YOUR GOAL: Look through the records below for the line with "repair buffers | 218 | 1520". Return that line and each one after it up to and including the line with "worst min register", exactly.

SUPPLIED INFORMATION:
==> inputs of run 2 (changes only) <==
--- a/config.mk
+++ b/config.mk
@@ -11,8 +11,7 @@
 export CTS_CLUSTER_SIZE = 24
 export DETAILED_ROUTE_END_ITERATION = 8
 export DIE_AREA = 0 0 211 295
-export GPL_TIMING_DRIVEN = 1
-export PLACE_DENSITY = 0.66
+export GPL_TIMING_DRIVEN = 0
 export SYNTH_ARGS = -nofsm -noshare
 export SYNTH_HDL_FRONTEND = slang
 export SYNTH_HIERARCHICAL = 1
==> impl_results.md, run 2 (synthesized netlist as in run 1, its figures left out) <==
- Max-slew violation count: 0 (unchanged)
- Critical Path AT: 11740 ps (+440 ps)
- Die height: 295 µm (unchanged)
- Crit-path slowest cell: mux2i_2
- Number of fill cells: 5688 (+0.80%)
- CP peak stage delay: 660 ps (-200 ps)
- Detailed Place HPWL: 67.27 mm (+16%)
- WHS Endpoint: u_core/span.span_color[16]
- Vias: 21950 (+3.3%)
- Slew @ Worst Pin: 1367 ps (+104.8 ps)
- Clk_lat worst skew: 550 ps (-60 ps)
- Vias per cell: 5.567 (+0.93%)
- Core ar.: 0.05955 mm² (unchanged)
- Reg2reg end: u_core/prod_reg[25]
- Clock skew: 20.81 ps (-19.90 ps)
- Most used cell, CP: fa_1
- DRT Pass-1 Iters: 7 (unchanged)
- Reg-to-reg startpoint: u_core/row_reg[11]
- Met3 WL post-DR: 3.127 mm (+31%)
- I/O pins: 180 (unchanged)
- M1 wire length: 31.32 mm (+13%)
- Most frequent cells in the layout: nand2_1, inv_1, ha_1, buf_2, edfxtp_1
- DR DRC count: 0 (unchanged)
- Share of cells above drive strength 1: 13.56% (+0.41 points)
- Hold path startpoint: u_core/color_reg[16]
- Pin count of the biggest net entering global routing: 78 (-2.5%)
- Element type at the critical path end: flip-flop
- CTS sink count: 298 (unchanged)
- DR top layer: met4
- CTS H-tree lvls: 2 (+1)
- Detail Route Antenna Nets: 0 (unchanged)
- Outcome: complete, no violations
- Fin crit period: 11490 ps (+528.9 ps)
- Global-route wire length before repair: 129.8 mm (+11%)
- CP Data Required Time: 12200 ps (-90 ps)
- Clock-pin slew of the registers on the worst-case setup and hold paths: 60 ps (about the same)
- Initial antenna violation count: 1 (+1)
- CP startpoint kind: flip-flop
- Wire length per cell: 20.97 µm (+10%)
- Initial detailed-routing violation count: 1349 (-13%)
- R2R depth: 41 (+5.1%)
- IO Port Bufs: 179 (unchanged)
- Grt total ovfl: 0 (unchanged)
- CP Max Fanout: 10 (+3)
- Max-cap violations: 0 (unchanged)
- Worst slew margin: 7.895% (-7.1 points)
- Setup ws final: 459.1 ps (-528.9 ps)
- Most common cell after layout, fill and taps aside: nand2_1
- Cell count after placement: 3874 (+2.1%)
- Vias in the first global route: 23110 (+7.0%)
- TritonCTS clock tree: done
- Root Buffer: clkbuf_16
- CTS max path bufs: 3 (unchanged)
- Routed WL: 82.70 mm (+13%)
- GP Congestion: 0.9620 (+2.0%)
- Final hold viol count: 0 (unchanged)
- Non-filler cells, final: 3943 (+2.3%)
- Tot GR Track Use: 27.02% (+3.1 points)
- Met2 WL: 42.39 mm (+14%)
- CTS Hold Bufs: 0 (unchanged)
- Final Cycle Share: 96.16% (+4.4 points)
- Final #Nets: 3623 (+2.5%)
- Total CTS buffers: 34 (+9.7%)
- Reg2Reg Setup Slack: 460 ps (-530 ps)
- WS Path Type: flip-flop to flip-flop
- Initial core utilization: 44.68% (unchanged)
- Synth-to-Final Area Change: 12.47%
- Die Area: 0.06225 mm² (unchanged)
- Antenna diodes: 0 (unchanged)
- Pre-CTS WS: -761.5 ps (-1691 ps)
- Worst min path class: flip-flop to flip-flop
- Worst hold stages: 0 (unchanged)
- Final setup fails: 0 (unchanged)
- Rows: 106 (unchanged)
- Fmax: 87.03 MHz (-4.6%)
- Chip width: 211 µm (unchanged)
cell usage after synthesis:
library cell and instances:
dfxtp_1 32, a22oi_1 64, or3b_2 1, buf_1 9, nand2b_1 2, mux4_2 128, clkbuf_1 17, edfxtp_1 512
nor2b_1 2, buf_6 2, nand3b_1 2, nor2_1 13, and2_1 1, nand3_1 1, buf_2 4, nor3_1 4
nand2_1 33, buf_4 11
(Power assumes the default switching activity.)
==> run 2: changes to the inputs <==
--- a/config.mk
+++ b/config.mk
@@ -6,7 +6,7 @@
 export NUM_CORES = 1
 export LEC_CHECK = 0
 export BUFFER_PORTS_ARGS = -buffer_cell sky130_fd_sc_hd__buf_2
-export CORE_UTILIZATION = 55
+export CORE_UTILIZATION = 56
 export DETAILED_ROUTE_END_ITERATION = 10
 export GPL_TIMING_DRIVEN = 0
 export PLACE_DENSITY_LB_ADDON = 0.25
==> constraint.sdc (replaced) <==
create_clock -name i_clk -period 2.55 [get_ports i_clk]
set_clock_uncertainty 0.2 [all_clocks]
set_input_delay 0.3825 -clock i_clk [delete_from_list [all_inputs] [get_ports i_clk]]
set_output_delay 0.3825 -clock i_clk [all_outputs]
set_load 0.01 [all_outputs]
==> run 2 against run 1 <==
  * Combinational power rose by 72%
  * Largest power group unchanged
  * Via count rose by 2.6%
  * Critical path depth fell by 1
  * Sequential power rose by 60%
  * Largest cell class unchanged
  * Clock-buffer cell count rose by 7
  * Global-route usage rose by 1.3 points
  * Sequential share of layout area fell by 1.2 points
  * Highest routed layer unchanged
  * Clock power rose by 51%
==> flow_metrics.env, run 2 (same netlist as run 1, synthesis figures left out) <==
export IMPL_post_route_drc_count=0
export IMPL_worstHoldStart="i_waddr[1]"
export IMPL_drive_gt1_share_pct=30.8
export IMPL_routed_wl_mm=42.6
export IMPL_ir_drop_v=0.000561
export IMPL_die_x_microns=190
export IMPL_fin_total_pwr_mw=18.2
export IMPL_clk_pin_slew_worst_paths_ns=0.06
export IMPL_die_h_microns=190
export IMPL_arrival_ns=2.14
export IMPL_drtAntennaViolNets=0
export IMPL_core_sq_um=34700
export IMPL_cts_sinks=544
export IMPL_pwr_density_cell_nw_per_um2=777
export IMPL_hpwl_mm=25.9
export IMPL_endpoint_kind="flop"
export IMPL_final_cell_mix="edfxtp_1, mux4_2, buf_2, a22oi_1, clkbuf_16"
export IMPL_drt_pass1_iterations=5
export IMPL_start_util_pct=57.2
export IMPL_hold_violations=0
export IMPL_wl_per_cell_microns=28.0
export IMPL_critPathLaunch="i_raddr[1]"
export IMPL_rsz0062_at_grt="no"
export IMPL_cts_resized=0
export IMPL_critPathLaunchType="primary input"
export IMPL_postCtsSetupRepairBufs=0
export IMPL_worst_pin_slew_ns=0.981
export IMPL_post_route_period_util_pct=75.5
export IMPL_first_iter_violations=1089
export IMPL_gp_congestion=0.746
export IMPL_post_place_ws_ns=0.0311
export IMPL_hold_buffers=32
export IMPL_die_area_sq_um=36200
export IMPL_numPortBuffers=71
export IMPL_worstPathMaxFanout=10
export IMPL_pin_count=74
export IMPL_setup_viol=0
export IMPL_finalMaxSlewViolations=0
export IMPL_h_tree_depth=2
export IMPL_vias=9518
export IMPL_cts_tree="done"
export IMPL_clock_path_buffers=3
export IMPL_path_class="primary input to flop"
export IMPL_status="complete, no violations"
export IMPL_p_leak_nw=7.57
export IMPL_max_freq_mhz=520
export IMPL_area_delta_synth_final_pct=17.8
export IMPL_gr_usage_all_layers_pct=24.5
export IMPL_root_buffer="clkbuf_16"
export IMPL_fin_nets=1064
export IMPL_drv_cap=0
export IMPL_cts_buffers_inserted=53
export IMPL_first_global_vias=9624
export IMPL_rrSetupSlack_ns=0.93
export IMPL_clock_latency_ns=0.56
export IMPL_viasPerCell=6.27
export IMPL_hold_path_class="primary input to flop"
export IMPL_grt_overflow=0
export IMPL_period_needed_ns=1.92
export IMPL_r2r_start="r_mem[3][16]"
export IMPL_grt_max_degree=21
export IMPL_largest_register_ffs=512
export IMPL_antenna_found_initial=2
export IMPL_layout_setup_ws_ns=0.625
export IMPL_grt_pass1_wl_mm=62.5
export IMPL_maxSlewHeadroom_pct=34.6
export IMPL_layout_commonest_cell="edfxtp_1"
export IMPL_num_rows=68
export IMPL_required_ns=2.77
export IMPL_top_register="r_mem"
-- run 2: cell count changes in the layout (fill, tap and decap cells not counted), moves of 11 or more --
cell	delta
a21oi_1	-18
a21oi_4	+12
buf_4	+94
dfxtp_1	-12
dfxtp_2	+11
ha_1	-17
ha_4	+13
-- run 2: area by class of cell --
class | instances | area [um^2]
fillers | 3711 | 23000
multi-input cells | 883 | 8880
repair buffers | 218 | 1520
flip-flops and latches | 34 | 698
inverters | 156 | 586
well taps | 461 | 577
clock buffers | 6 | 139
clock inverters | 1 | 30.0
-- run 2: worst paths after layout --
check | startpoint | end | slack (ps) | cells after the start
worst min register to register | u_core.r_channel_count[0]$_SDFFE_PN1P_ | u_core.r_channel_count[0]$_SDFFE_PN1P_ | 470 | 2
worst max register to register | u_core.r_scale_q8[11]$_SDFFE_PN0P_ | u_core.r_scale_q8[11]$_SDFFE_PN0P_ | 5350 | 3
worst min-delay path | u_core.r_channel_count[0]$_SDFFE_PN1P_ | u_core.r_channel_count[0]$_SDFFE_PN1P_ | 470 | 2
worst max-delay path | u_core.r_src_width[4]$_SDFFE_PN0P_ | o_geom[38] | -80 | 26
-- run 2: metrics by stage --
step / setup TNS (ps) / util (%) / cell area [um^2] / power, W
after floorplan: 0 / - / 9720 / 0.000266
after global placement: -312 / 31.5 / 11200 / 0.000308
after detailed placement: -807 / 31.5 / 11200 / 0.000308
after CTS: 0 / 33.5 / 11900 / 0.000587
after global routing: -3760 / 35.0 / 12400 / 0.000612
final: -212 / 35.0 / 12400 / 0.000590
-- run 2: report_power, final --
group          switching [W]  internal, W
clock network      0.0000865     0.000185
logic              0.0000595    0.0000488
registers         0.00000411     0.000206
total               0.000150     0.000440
[src/b64_pkg.sv]
// Shared types, constants and the alphabet lookup for the Base64 stream decoder.
package b64_pkg;

  localparam logic [7:0] PadChar = 8'h3D;
  localparam int unsigned MaxResults = 3;

  typedef struct packed {
    logic [7:0] code_char;
    logic       message_end;
  } in_item_t;

  typedef struct packed {
    logic [7:0] data_byte;
    logic       byte_valid;
    logic       bad_input;
    logic       run_last;
    logic       message_done;
  } out_item_t;

  typedef struct packed {
    logic [1:0]                     count;
    out_item_t [MaxResults-1:0]     res;
  } res_group_t;

  // Returns {invalid, sextet}; the pad character maps to a zero sextet.
  function automatic logic [6:0] map_char(input logic [7:0] c);
    logic [6:0] r;
    r = 7'h40;
    if (c inside {[8'h41:8'h5A]}) begin
      r = {1'b0, 6'(c - 8'h41)};
    end else if (c inside {[8'h61:8'h7A]}) begin
      r = {1'b0, 6'(c - 8'h61 + 8'd26)};
    end else if (c inside {[8'h30:8'h39]}) begin
      r = {1'b0, 6'(c - 8'h30 + 8'd52)};
    end else if (c == 8'h2B) begin
      r = {1'b0, 6'd62};
    end else if (c == 8'h2F) begin
      r = {1'b0, 6'd63};
    end else if (c == PadChar) begin
      r = 7'd0;
    end
    return r;
  endfunction

endpackage

[src/base64_stream_decoder_top.sv]
// Top level of the Base64 stream decoder: input register, decode and result queue.
//
// Usage:
//   Input channel (in_valid_i / in_ready_o / in_item_i) takes one text
//   character per request, with message_end set on the final character.
//   Output channel (out_valid_o / out_ready_i / out_item_o) gives decoded
//   bytes, an error result where a group fails, and a closing marker where
//   the end character gives no other result (bad_input in a failed message);
//   run_last and message_done flag the last result of a character and of a message.
//   The first result of a character is presented from the result queue
//   register, after the character has passed the input register.
//   Throughput: one character per cycle while the queue has room; a group
//   of four characters gives at most three results. A character whose
//   results meet an earlier group still draining holds the input until
//   the queue frees.
//   Characters that give no result pass without waiting on the output.
//   Reset clears all group and message state and drops any held results.
//   When the receiver stalls, the result queue and the input register fill
//   and in_ready_o falls; nothing is lost.
module base64_stream_decoder_top (
  input  logic                clk_i,
  input  logic                rst_ni,
  input  logic                in_valid_i,
  output logic                in_ready_o,
  input  b64_pkg::in_item_t   in_item_i,
  output logic                out_valid_o,
  input  logic                out_ready_i,
  output b64_pkg::out_item_t  out_item_o
);

  b64_pkg::in_item_t   item_q;
  logic                valid_q;
  b64_pkg::res_group_t group;
  logic                space;
  logic                consume;
  logic                load;

  assign consume    = valid_q && (group.count == 2'd0 || space);
  assign load       = consume && (group.count != 2'd0);
  assign in_ready_o = !valid_q || consume;

  always_ff @(posedge clk_i) begin
    if (in_valid_i && in_ready_o) begin
      item_q <= in_item_i;
    end
  end

  always_ff @(posedge clk_i or negedge rst_ni) begin
    if (!rst_ni) begin
      valid_q <= 1'b0;
    end else if (in_valid_i && in_ready_o) begin
      valid_q <= 1'b1;
    end else if (consume) begin
      valid_q <= 1'b0;
    end
  end

  b64_group_decode u_decode (
    .clk_i   (clk_i),
    .rst_ni  (rst_ni),
    .item_i  (item_q),
    .step_i  (consume),
    .group_o (group)
  );

  b64_result_queue u_queue (
    .clk_i       (clk_i),
    .rst_ni      (rst_ni),
    .group_i     (group),
    .load_i      (load),
    .space_o     (space),
    .out_valid_o (out_valid_o),
    .out_ready_i (out_ready_i),
    .out_item_o  (out_item_o)
  );

endmodule
$ cat src/design/sql_byte_tokenizer_core.sv
// Streaming SQL tokenizer top level: input stage, lexer state, result buffer.
// Depends on sbt_pkg.
//
//  channel | signals                     | payload
//  --------+-----------------------------+------------------------------
//  in      | in_valid / in_ready         | in_data  (sbt_in_t)
//  out     | out_valid / out_ready       | out_data (sbt_out_t)
//
// An item is registered, then lexed into up to three results held in a small buffer;
// results leave at one per cycle while out_ready is high. Items giving zero or one
// result flow at one per cycle under that condition; an item giving more occupies the
// output until its last result leaves. Results come from the buffer register, after the input stage.
// Reset clears the input stage, lexer state and buffer count.
// out_ready low holds the buffer; in_ready drops once the input stage is full and the
// buffer cannot take its results.
module sql_byte_tokenizer_core #(
	parameter int POSITION_BITS = sbt_pkg::POS_BITS_DEF
) (
	input  logic              clk,
	input  logic              arst_n,
	input  logic              in_valid,
	output logic              in_ready,
	input  sbt_pkg::sbt_in_t  in_data,
	output logic              out_valid,
	input  logic              out_ready,
	output sbt_pkg::sbt_out_t out_data
);
	import sbt_pkg::*;

	logic                     valid_s1;
	sbt_in_t                  item_s1;

	phase_t                   phase_q, phase_c;
	kind_t                    open_kind_q, open_kind_c;
	logic [START_W-1:0]       open_start_q, open_start_c;
	logic [POSITION_BITS-1:0] pos_q, pos_c;
	logic                     stop_q, stop_c;

	sbt_out_t                 res_q [RES_MAX];
	sbt_out_t                 res_c [RES_MAX];
	logic [1:0]               res_cnt_q, res_cnt_c;
	logic [1:0]               res_rd_q;

	logic                     drain_last, proc;
	logic [START_W-1:0]       p16;
	logic [7:0]               b;
	logic                     do_between;
	kind_t                    single_kind;
	logic                     is_single;

	assign out_valid  = (res_cnt_q != 2'd0);
	assign out_data   = res_q[res_rd_q];
	assign drain_last = out_valid && out_ready && ((res_rd_q + 2'd1) == res_cnt_q);
	assign proc       = valid_s1 && ((res_cnt_q == 2'd0) || drain_last);
	assign in_ready   = !valid_s1 || proc;

	assign p16 = START_W'(pos_q);
	assign b   = item_s1.text_byte;

	always_comb begin
		is_single   = 1'b1;
		single_kind = TK_STAR;
		case (b)
			CH_STAR:   single_kind = TK_STAR;
			CH_COMMA:  single_kind = TK_COMMA;
			CH_LPAREN: single_kind = TK_LPAREN;
			CH_RPAREN: single_kind = TK_RPAREN;
			CH_SEMI:   single_kind = TK_SEMI;
			default:   is_single = 1'b0;
		endcase
	end

	// Lexer step: results are appended in order, completion of an open token first.
	always_comb begin
		phase_c      = phase_q;
		open_kind_c  = open_kind_q;
		open_start_c = open_start_q;
		pos_c        = pos_q;
		stop_c       = stop_q;
		res_cnt_c    = 2'd0;
		do_between   = 1'b0;
		for (int i = 0; i < RES_MAX; i++) begin
			res_c[i] = make_res(EV_CHAR, TK_WORD, 8'h00, '0);
		end

		if (item_s1.mode) begin
			if (!stop_q) begin
				if (phase_q == PH_STR) begin
					res_c[res_cnt_c] = make_res(EV_UNTERM, TK_WORD, 8'h00, open_start_q);
					res_cnt_c = res_cnt_c + 2'd1;
				end else begin
					if (phase_q == PH_WORD || phase_q == PH_QUOTE) begin
						res_c[res_cnt_c] = make_res(EV_COMPLETE, open_kind_q, 8'h00,
							open_start_q);
						res_cnt_c = res_cnt_c + 2'd1;
					end
					res_c[res_cnt_c] = make_res(EV_END, TK_END, 8'h00, p16);
					res_cnt_c = res_cnt_c + 2'd1;
				end
			end
			phase_c      = PH_IDLE;
			open_kind_c  = TK_WORD;
			open_start_c = '0;
			pos_c        = '0;
			stop_c       = 1'b0;
		end else if (!stop_q) begin
			case (phase_q)
				PH_WORD: begin
					if (is_word(b)) begin
						res_c[res_cnt_c] = make_res(EV_CHAR, open_kind_q, b, open_start_q);
						res_cnt_c = res_cnt_c + 2'd1;
					end else begin
						res_c[res_cnt_c] = make_res(EV_COMPLETE, open_kind_q, 8'h00,
							open_start_q);
						res_cnt_c = res_cnt_c + 2'd1;
						do_between = 1'b1;
					end
				end
				PH_STR: begin
					if (b == CH_QUOTE) begin
						phase_c = PH_QUOTE;
					end else begin
						res_c[res_cnt_c] = make_res(EV_CHAR, TK_STRING, b, open_start_q);
						res_cnt_c = res_cnt_c + 2'd1;
					end
				end
				PH_QUOTE: begin
					// doubled quote is one literal quote
					if (b == CH_QUOTE) begin
						res_c[res_cnt_c] = make_res(EV_CHAR, TK_STRING, b, open_start_q);
						res_cnt_c = res_cnt_c + 2'd1;
						phase_c = PH_STR;
					end else begin
						res_c[res_cnt_c] = make_res(EV_COMPLETE, TK_STRING, 8'h00,
							open_start_q);
						res_cnt_c = res_cnt_c + 2'd1;
						do_between = 1'b1;
					end
				end
				default: do_between = 1'b1;
			endcase

			if (do_between) begin
				phase_c = PH_IDLE;
				if (is_space(b)) begin
					phase_c = PH_IDLE;
				end else if (is_word(b)) begin
					open_kind_c  = is_digit(b) ? TK_NUMBER : TK_WORD;
					open_start_c = p16;
					phase_c      = PH_WORD;
					res_c[res_cnt_c] = make_res(EV_CHAR, open_kind_c, b, p16);
					res_cnt_c = res_cnt_c + 2'd1;
				end else if (b == CH_QUOTE) begin
					open_kind_c  = TK_STRING;
					open_start_c = p16;
					phase_c      = PH_STR;
				end else if (is_single) begin
					res_c[res_cnt_c] = make_res(EV_CHAR, single_kind, b, p16);
					res_cnt_c = res_cnt_c + 2'd1;
					res_c[res_cnt_c] = make_res(EV_COMPLETE, single_kind, 8'h00, p16);
					res_cnt_c = res_cnt_c + 2'd1;
				end else begin
					res_c[res_cnt_c] = make_res(EV_BADCHAR, TK_WORD, b, p16);
					res_cnt_c = res_cnt_c + 2'd1;
					stop_c = 1'b1;
				end
			end

			if (pos_q != {POSITION_BITS{1'b1}}) begin
				pos_c = pos_q + {{(POSITION_BITS-1){1'b0}}, 1'b1};
			end
		end

		if (res_cnt_c != 2'd0) begin
			res_c[res_cnt_c - 2'd1].last_of_run = 1'b1;
		end
	end

	always_ff @(posedge clk or negedge arst_n) begin
		if (!arst_n) begin
			valid_s1 <= 1'b0;
		end else if (in_ready) begin
			valid_s1 <= in_valid;
		end
	end

	always_ff @(posedge clk) begin
		if (in_ready && in_valid) begin
			item_s1 <= in_data;
		end
	end

	always_ff @(posedge clk or negedge arst_n) begin
		if (!arst_n) begin
			phase_q      <= PH_IDLE;
			open_kind_q  <= TK_WORD;
			open_start_q <= '0;
			pos_q        <= '0;
			stop_q       <= 1'b0;
			res_cnt_q    <= 2'd0;
			res_rd_q     <= 2'd0;
		end else if (proc) begin
			phase_q      <= phase_c;
			open_kind_q  <= open_kind_c;
			open_start_q <= open_start_c;
			pos_q        <= pos_c;
			stop_q       <= stop_c;
			res_cnt_q    <= res_cnt_c;
			res_rd_q     <= 2'd0;
		end else if (out_valid && out_ready) begin
			if (drain_last) begin
				res_cnt_q <= 2'd0;
				res_rd_q  <= 2'd0;
			end else begin
				res_rd_q <= res_rd_q + 2'd1;
			end
		end
	end

	always_ff @(posedge clk) begin
		if (proc) begin
			for (int i = 0; i < RES_MAX; i++) begin
				res_q[i] <= res_c[i];
			end
		end
	end

`ifndef SYNTHESIS
	a_rd_in_range: assert property (@(posedge clk) disable iff (!arst_n)
		out_valid |-> (res_rd_q < res_cnt_q))
		else $error("result read pointer past buffer count");

	a_last_flag: assert property (@(posedge clk) disable iff (!arst_n)
		out_valid |-> (out_data.last_of_run == ((res_rd_q + 2'd1) == res_cnt_q)))
		else $error("last_of_run does not mark the final buffered result");

	a_stopped_silent: assert property (@(posedge clk) disable iff (!arst_n)
		(proc && !item_s1.mode && stop_q) |=> (res_cnt_q == 2'd0))
		else $error("text item produced results while stopped on error");

	a_pos_monotonic: assert property (@(posedge clk) disable iff (!arst_n)
		(proc && !item_s1.mode) |=> (pos_q >= $past(pos_q)))
		else $error("byte position moved backward on a text item");
`endif

endmodule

EXERCISE SOLUTION:
repair buffers | 218 | 1520
flip-flops and latches | 34 | 698
inverters | 156 | 586
well taps | 461 | 577
clock buffers | 6 | 139
clock inverters | 1 | 30.0
-- run 2: worst paths after layout --
check | startpoint | end | slack (ps) | cells after the start
worst min register to register | u_core.r_channel_count[0]$_SDFFE_PN1P_ | u_core.r_channel_count[0]$_SDFFE_PN1P_ | 470 | 2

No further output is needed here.